Jindal Films' class action suit: NCLAT declines to stay NCLT order
Summary
The National Company Law Appellate Tribunal (NCLAT) has declined to stay an order by the National Company Law Tribunal (NCLT) that admitted a class action petition against Jindal Poly Films, filed by its shareholders. The petition alleges the siphoning of more than Rs 2,500 crore through undervalued asset sales and related-party transactions. Jindal Poly Films argued that the proceedings would harm its reputation and share price, noting that its share price had already fallen by 31% following the notice of the suit. They also contended that Section 245 of the Companies Act, 2013, shouldn't apply to past transactions.

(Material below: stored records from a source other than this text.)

`config.mk`:
```
export PLATFORM = sky130hd
export DESIGN_NAME = video_sync_ctrl
export DESIGN_NICKNAME = d
export VERILOG_FILES = /design/src/rtl/tvr_pkg.sv /design/src/rtl/tvr_pin_sync.sv /design/src/rtl/tvr_sd_counters.sv /design/src/rtl/tvr_lock_rx.sv /design/src/rtl/tvr_hd_counters.sv /design/src/rtl/video_sync_ctrl.sv
export SDC_FILE = /design/constraint.sdc
export NUM_CORES = 1
export LEC_CHECK = 0
export ABC_CLOCK_PERIOD_IN_PS = 5500
export CAP_MARGIN = 20
export CELL_PAD_IN_SITES_DETAIL_PLACEMENT = 2
export CELL_PAD_IN_SITES_GLOBAL_PLACEMENT = 2
export CORE_MARGIN = 3
export CORE_UTILIZATION = 32
export DETAILED_ROUTE_END_ITERATION = 10
export MAX_ROUTING_LAYER = met4
export PLACE_DENSITY_LB_ADDON = 0.1
export SYNTH_ARGS = -nofsm -noshare
export SYNTH_HDL_FRONTEND = slang
export SYNTH_SLANG_ARGS = --single-unit
export TNS_END_PERCENT = 5
```
`constraint.sdc`:
```
create_clock -name clk -period 5.5 [get_ports clk]
set_input_delay 1.1 -clock clk [delete_from_list [all_inputs] [get_ports clk]]
set_output_delay 1.1 -clock clk [all_outputs]
set_load 0.03 [all_outputs]
```
==> src/rtl/alu8_status.sv <==
module alu8_status
    import alu_pkg::*;
#(
    parameter int IMM_W = 6
) (
    input  logic        clk,
    input  logic        rst,
    input  logic        op_valid,
    input  logic [4:0]  op_code,
    input  logic [7:0]  opnd_a,
    input  logic [7:0]  opnd_b,
    input  logic [7:0]  pair_hi,
    output logic [7:0]  result,
    output logic [7:0]  result_hi,
    output logic [7:0]  flag_wr,
    output logic [7:0]  status_next,
    output logic [7:0]  status
);
    op_e      op;
    sreg_t    st_q;
    sreg_t    st_d;
    alu_out_t o;

    assign op = op_e'(op_code);

    // byte adder/subtractor shared by add, sub, neg, inc, dec
    logic [DW-1:0] as_a, as_b, as_r;
    logic          as_cin, as_sub, as_co, as_hc, as_ov;

    always_comb begin
        as_a   = opnd_a;
        as_b   = opnd_b;
        as_cin = 1'b0;
        as_sub = 1'b0;
        case (op)
            OP_ADC: as_cin = st_q.c;
            OP_SUB: as_sub = 1'b1;
            OP_SBC: begin as_sub = 1'b1; as_cin = st_q.c; end
            OP_NEG: begin as_sub = 1'b1; as_a = '0; as_b = opnd_a; end
            OP_INC: as_b = DW'(1);
            OP_DEC: begin as_sub = 1'b1; as_b = DW'(1); end
            default: ;
        endcase
    end

    alu_addsub #(.W(DW), .HB(NIB)) u_byte (
        .a(as_a), .b(as_b), .cin(as_cin), .sub(as_sub),
        .r(as_r), .co(as_co), .hc(as_hc), .ov(as_ov)
    );

    logic [DW-1:0] lg_r;
    alu_logic #(.W(DW)) u_logic (.op(op), .a(opnd_a), .b(opnd_b), .r(lg_r));

    logic [DW-1:0] sh_r;
    logic          sh_co;
    alu_shift #(.W(DW)) u_shift (.op(op), .a(opnd_a), .cin(st_q.c),
                                 .r(sh_r), .co(sh_co));

    // word path on the register pair
    logic [WW-1:0] w_pair, w_imm, w_r;
    logic          w_co, w_hc, w_ov;

    assign w_pair = {pair_hi, opnd_a};
    assign w_imm  = WW'(opnd_b[IMM_W-1:0]);

    alu_addsub #(.W(WW), .HB(NIB)) u_word (
        .a(w_pair), .b(w_imm), .cin(1'b0), .sub(op == OP_WSUB),
        .r(w_r), .co(w_co), .hc(w_hc), .ov(w_ov)
    );

    always_comb begin
        o.hi  = '0;
        o.lo  = '0;
        o.flg = '0;
        o.we  = WE_NONE;
        case (op)
            OP_ADD, OP_ADC, OP_SUB, OP_NEG: begin
                o.lo  = as_r;
                o.flg = mk_flags(as_r[DW-1], as_ov, as_r == '0, as_co, as_hc);
                o.we  = WE_ARITH;
            end
            OP_SBC: begin
                o.lo  = as_r;
                o.flg = mk_flags(as_r[DW-1], as_ov, (as_r == '0) & st_q.z,
                                 as_co, as_hc);
                o.we  = WE_ARITH;
            end
            OP_INC, OP_DEC: begin
                o.lo  = as_r;
                o.flg = mk_flags(as_r[DW-1], as_ov, as_r == '0, 1'b0, 1'b0);
                o.we  = WE_STEP;
            end
            OP_AND, OP_OR, OP_XOR: begin
                o.lo  = lg_r;
                o.flg = mk_flags(lg_r[DW-1], 1'b0, lg_r == '0, 1'b0, 1'b0);
                o.we  = WE_LOGIC;
            end
            OP_COM: begin
                o.lo  = lg_r;
                o.flg = mk_flags(lg_r[DW-1], 1'b0, lg_r == '0, 1'b1, 1'b0);
                o.we  = WE_SHIFT;
            end
            OP_SWAP: begin
                o.lo = lg_r;
            end
            OP_LSL, OP_LSR, OP_ASR, OP_ROL, OP_ROR: begin
                o.lo  = sh_r;
                o.flg = mk_flags(sh_r[DW-1], sh_r[DW-1] ^ sh_co, sh_r == '0,
                                 sh_co, 1'b0);
                o.we  = WE_SHIFT;
            end
            OP_WADD, OP_WSUB: begin
                o.hi  = w_r[WW-1:DW];
                o.lo  = w_r[DW-1:0];
                o.flg = mk_flags(w_r[WW-1], w_ov, w_r == '0, w_co, w_hc);
                o.we  = WE_WORD;
            end
            default: ;
        endcase
    end

    assign st_d = merge_flags(st_q, o.flg, o.we);

    always_ff @(posedge clk) begin
        if (rst)
            st_q <= '0;
        else if (op_valid)
            st_q <= st_d;
    end

    assign result      = o.lo;
    assign result_hi   = o.hi;
    assign flag_wr     = o.we;
    assign status_next = st_d;
    assign status      = st_q;
endmodule
File: config.mk
export PLATFORM = sky130hd
export DESIGN_NAME = rd_check_capture
export DESIGN_NICKNAME = d
export VERILOG_FILES = /design/src/rtl/rdc_pkg.sv /design/src/rtl/rdc_compare.sv /design/src/rtl/rdc_record.sv /design/src/rtl/rdc_capture.sv /design/src/rtl/rd_check_capture.sv
export SDC_FILE = /design/constraint.sdc
export NUM_CORES = 1
export LEC_CHECK = 0
export BUFFER_PORTS_ARGS = -buffer_cell sky130_fd_sc_hd__buf_2
export CELL_PAD_IN_SITES_DETAIL_PLACEMENT = 0
export CELL_PAD_IN_SITES_GLOBAL_PLACEMENT = 2
export CORE_MARGIN = 8
export CORE_UTILIZATION = 25
export CTS_BUF_LIST = sky130_fd_sc_hd__clkbuf_16
export DETAILED_ROUTE_END_ITERATION = 16
export PLACE_DENSITY_LB_ADDON = 0.1
export SETUP_SLACK_MARGIN = 0.2
export SLEW_MARGIN = 0
export SYNTH_ARGS = -nofsm -noshare
export SYNTH_HDL_FRONTEND = slang
export SYNTH_SLANG_ARGS = --single-unit
File: constraint.sdc
create_clock -name clk -period 1.6 [get_ports clk]
set_input_delay 0 -clock clk [delete_from_list [all_inputs] [get_ports clk]]
set_output_delay 0 -clock clk [all_outputs]
set_load 0.01 [all_outputs]
--- config.mk ---
export PLATFORM = sky130hd
export DESIGN_NAME = svc_enable_gate
export DESIGN_NICKNAME = d
export VERILOG_FILES = /design/src/rtl/seg_pkg.sv /design/src/rtl/seg_svc_counter.sv /design/src/rtl/seg_cs_gate.sv /design/src/rtl/svc_enable_gate.sv
export SDC_FILE = /design/constraint.sdc
export NUM_CORES = 1
export LEC_CHECK = 0
export BUFFER_PORTS_ARGS = -buffer_cell sky130_fd_sc_hd__buf_2
export CAP_MARGIN = 20
export CORE_AREA = 5 5 42 44
export DETAILED_ROUTE_END_ITERATION = 8
export DIE_AREA = 0 0 47 49
export GPL_ROUTABILITY_DRIVEN = 0
export HOLD_SLACK_MARGIN = 0.1
export PLACE_DENSITY = 0.4
export SETUP_SLACK_MARGIN = 0.15
export SYNTH_ARGS = -nofsm -noshare
export SYNTH_HDL_FRONTEND = slang
export SYNTH_SLANG_ARGS = --single-unit
--- constraint.sdc ---
create_clock -name clk -period 1.6 [get_ports clk]
set_clock_uncertainty 0.2 [all_clocks]
set_input_delay 0 -clock clk [delete_from_list [all_inputs] [get_ports clk]]
set_output_delay 0 -clock clk [all_outputs]
set_load 0.005 [all_outputs]
--- src/rtl/seg_pkg.sv ---
package seg_pkg;
    localparam int unsigned SVC_TARGET_DEF = 3;
    localparam int unsigned CS_LANES_DEF   = 3;

    function automatic int unsigned cnt_bits(input int unsigned target);
        return (target < 2) ? 1 : $clog2(target + 1);
    endfunction
endpackage

--- src/rtl/seg_svc_counter.sv ---
module seg_svc_counter #(
    parameter int unsigned SVC_TARGET = seg_pkg::SVC_TARGET_DEF
) (
    input  logic clk,
    input  logic sup_rst_n,
    input  logic svc_stb,
    output logic grant
);
    localparam int unsigned CNT_W = seg_pkg::cnt_bits(SVC_TARGET);
    localparam logic [CNT_W-1:0] TGT = CNT_W'(SVC_TARGET);

    typedef struct packed {
        logic [CNT_W-1:0] cnt;
        logic             grant;
    } cnt_state_t;

    cnt_state_t st_d, st_q;

    always_comb begin
        st_d = st_q;
        if (svc_stb && (st_q.cnt != TGT)) begin
            st_d.cnt = st_q.cnt + 1'b1;
        end
        st_d.grant = (st_d.cnt == TGT);
    end

    always_ff @(posedge clk or negedge sup_rst_n) begin
        if (!sup_rst_n) begin
            st_q <= '0;
        end else begin
            st_q <= st_d;
        end
    end

    assign grant = st_q.grant;
endmodule

--- src/rtl/seg_cs_gate.sv ---
module seg_cs_gate #(
    parameter int unsigned CS_LANES = seg_pkg::CS_LANES_DEF
) (
    input  logic                en_n,
    input  logic [CS_LANES-1:0] cs_in_n,
    output logic [CS_LANES-1:0] cs_out_n
);
    for (genvar i = 0; i < CS_LANES; i++) begin : g_lane
        assign cs_out_n[i] = cs_in_n[i] | en_n;
    end
endmodule

--- src/rtl/svc_enable_gate.sv ---
module svc_enable_gate #(
    parameter int unsigned SVC_TARGET = seg_pkg::SVC_TARGET_DEF,
    parameter int unsigned CS_LANES   = seg_pkg::CS_LANES_DEF
) (
    input  logic                clk,
    input  logic                sup_rst_n,
    input  logic                svc_stb,
    input  logic [CS_LANES-1:0] cs_in_n,
    output logic                en_n,
    output logic [CS_LANES-1:0] cs_out_n
);
    logic grant;

    seg_svc_counter #(.SVC_TARGET(SVC_TARGET)) u_cnt (
        .clk       (clk),
        .sup_rst_n (sup_rst_n),
        .svc_stb   (svc_stb),
        .grant     (grant)
    );

    // reset level also gates directly so a fault needs no clock
    assign en_n = ~(grant & sup_rst_n);

    seg_cs_gate #(.CS_LANES(CS_LANES)) u_gate (
        .en_n     (en_n),
        .cs_in_n  (cs_in_n),
        .cs_out_n (cs_out_n)
    );
endmodule

==> impl_results.md <==
- Status: complete, no violations
- Critical path required time: 1.51 ns
- Rel. slew slack: 88.8%
- Hold Path Cell Cnt: 1
- Final WS setup: 0.185 ns
- Die Y-Extent: 49 um
- Root buffer cell: clkbuf_4
- Via/cell ratio: 3.64
- DRT antenna net count: 0
- Hold Path End: u_cnt.grant
- Layout cells sized above 1: 55.9%
- Number of max-cap violations: 0
- First-pass GRT wire length: 634 um
- Clk network pwr share: 26.0%
- Htree depth: 1
- Worst skew pair latency: 0.23 ns
- R2R Setup Slk: 0.18 ns
- Worst EP arrival: 1.33 ns
- Number of nets in the layout: 42
- R2R Path Start: u_cnt.st_q[1]
- Cell family with most CP delay: flip-flops
- Remaining global-route overflow: 0
- Max stage delay on crit path: 0.40 ns
- Synth Warn #: 0
- Final instance area: 335 sq um
- Max-slew violations: 0
- WL met1: 181 um
- Critical-path top delay cell: dfrtp_1
- Crit-path max FO: 3
- Row count: 14
- VDD IR max: 0.458 mV
- Seq pwr share: 28.2%
- # port buffers: 9
- # IOs: 10
- Reg2reg end: u_cnt.grant
- Internal power: 362 uW
- CTS Buf Count: 3
- Wire per inst: 9.46 um
- CTS tree: done
- Post-Syn Area per Cell: 13.0 sq um
- Met2 wire length: 217 um
- CP Capture Type: flip-flop
- Min-delay worst type: reg2reg
- Setup WS pre-CTS: 0.173 ns
- Wire length on met3: 66 um
- Iteration-0 DRC Markers: 0
- Worst-path cell chain: ha_1 > and4bb_1 > a31o_1
- Min Hold Slack: 0.352 ns
- R2R cell count: 3
- Leak: 0.155 nW
- Crit path buf inv count: 0
- Largest net degree at the start of global routing: 5
- Combinational power share: 45.8%
- Post-Syn Instances: 13
- Critical path type: reg2reg
- Switching Fraction: 27.6%
- Placed Area: 234 sq um
- Sink Count: 3
- Syn_nets: 20
- Vias in the first global route: 161
- Total Routing Usage GR: 4.59%
- Area delta synth->final: 98.5%
- Psw: 138 uW
- Cell Area, Synth: 169 sq um
- Pwr dens: 1490 nW/um^2
- Unrepaired setup endpoints after global routing: no
- Utilization after layout: 23.9%
- Seq/Total Area, Yosys: 44.4%
- HP Start: u_cnt.st_q[2]
- Final period util: 88.5%
- Placeable Area: 1400 sq um
- Die width: 47 um
- Clock slew at reported path FFs: 0.03 ns
- Initial Util: 12.1%
- Number of synthesized register bits: 3
- Max Fclk: 707 MHz
- Min Clock Period, post-route: 1.42 ns
- Vias: 182
- Initial antenna violation count: 0
- Synth cell types: 9
- Initial DRT Pass Iterations: 1
- DIE AREA: 2300 sq um
- Startpoint Class: flip-flop
- Max Buffers Root-to-Sink: 2
- Post-route DRC: 0
- Worst slew pin tran: 0.168 ns
- Inserted Diodes: 0
- Final Setup Violations: 0
- Hold Violations, Final: 0
- Setup TNS: 0 ns
- Top Layer Used: met4
- Routed WL: 473 um
[registers in the layout, summed over array words and instances (netlist names)]
| register | flops |
|---|---|
| u_cnt.grant | 1 |
| u_cnt.st_q | 2 |
[cell type report]
type,instances,area [sq um]
Multi-Input combinational cell,10,93.8
Tap cell,16,20.0
Clock buffer,4,26.3
Timing Repair Buffer,17,120
Fill cell,154,1070
Sequential cell,3,75.1
[what timing repair did]
item	CTS	global route
endpoints found under the setup margin	0	2
resized for setup	0	0
buffers inserted	0	2
hold buffers	6	0
hold endpoints to repair	9	0
[power by group through the flow]
stage	clock network (mW)	registers [mW]	logic (mW)
2_1_floorplan	0	0.137	0.135
3_3_place_gp	0	0.139	0.162
3_5_place_dp	0	0.146	0.174
4_1_cts	0.137	0.145	0.189
5_1_grt	0.145	0.142	0.253
6_report	0.130	0.141	0.229
[metrics by stage]
step,std cells,power (mW)
2_1_floorplan,13,0.271
6_report,50,0.500
4_1_cts,48,0.471
3_5_place_dp,38,0.320
3_3_place_gp,38,0.302
5_1_grt,50,0.541
[Yosys cell counts (all sizes together)]
master,n,area share [%]
dfrtp,3,44
ha,1,7.4
mux2,1,8.9
and4bb,1,7.4
nand2b,1,8.1
xnor2,1,5.2
a31o,1,5.2
or2,3,11
nand2,1,2.2
[worst max-delay path by stage]
| stage | endpoint | slack, ns | cells after the start | startpoint |
|---|---|---|---|---|
| 2_1_floorplan | u_cnt.grant | 0.23 | 3 | u_cnt.st_q[1] |
| 3_3_place_gp | u_cnt.grant | 0.22 | 3 | u_cnt.st_q[1] |
| 3_5_place_dp | u_cnt.grant | 0.17 | 3 | u_cnt.st_q[1] |
| 4_1_cts | u_cnt.grant | 0.16 | 3 | u_cnt.st_q[1] |
| 5_1_grt | u_cnt.grant | 0.16 | 3 | u_cnt.st_q[1] |
| 6_report | u_cnt.grant | 0.18 | 3 | u_cnt.st_q[1] |
[logic make-up (layout without fill, tap and decap cells)]
group	count (synthesis)	after routing	synth area share, %
AOI/OAI and AO/OA	1	1	5.19
xor gates and xnor gates	1	1	5.19
adders and majority gates	1	1	7.41
buffers and inverters	0	21	0
DFF	3	3	44.4
muxes	1	1	8.89
and+or+nand+nor	6	6	28.9
[per-layer routing]
layer | track usage [%] | up-vias
met1 | 3.10 | 82
met5 | 0 | -
met4 | 5.53 | 0
met2 | 6.11 | 10
met3 | 4.43 | 2
li1 | - | 88
[cells in the final DEF, fill, tap and decap left out]
cell type	instances
or2_2	3
xnor2_1	1
dfrtp_1	3
mux2_4	1
buf_4	2
and4bb_1	1
dlygate4sd3_1	6
a31o_1	1
clkbuf_4	3
nand2b_4	1
buf_2	9
nand2_1	1
clkbuf_1	1
ha_1	1
Note: power is estimated with default switching activity, not from simulation.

However, the NCLAT bench found that the NCLT had properly assessed the fulfillment of preconditions under Section 245 of the Companies Act, which allows shareholders to seek redress for prejudicial or fraudulent conduct. The NCLAT also noted that other shareholders had intervened to avoid multiple lawsuits, and that the allegations pointed to “illegal and systematic fraudulent acts” causing significant loss to minority shareholders.
The original petition, filed by Ankit Jain, Rina Jain, and Ruchi Jain Hanasoge, detailed investments in group power companies that later received debt waivers, followed by undervalued sales of Jindal Poly’s stake to promoter-linked entities, resulting in substantial losses for public investors.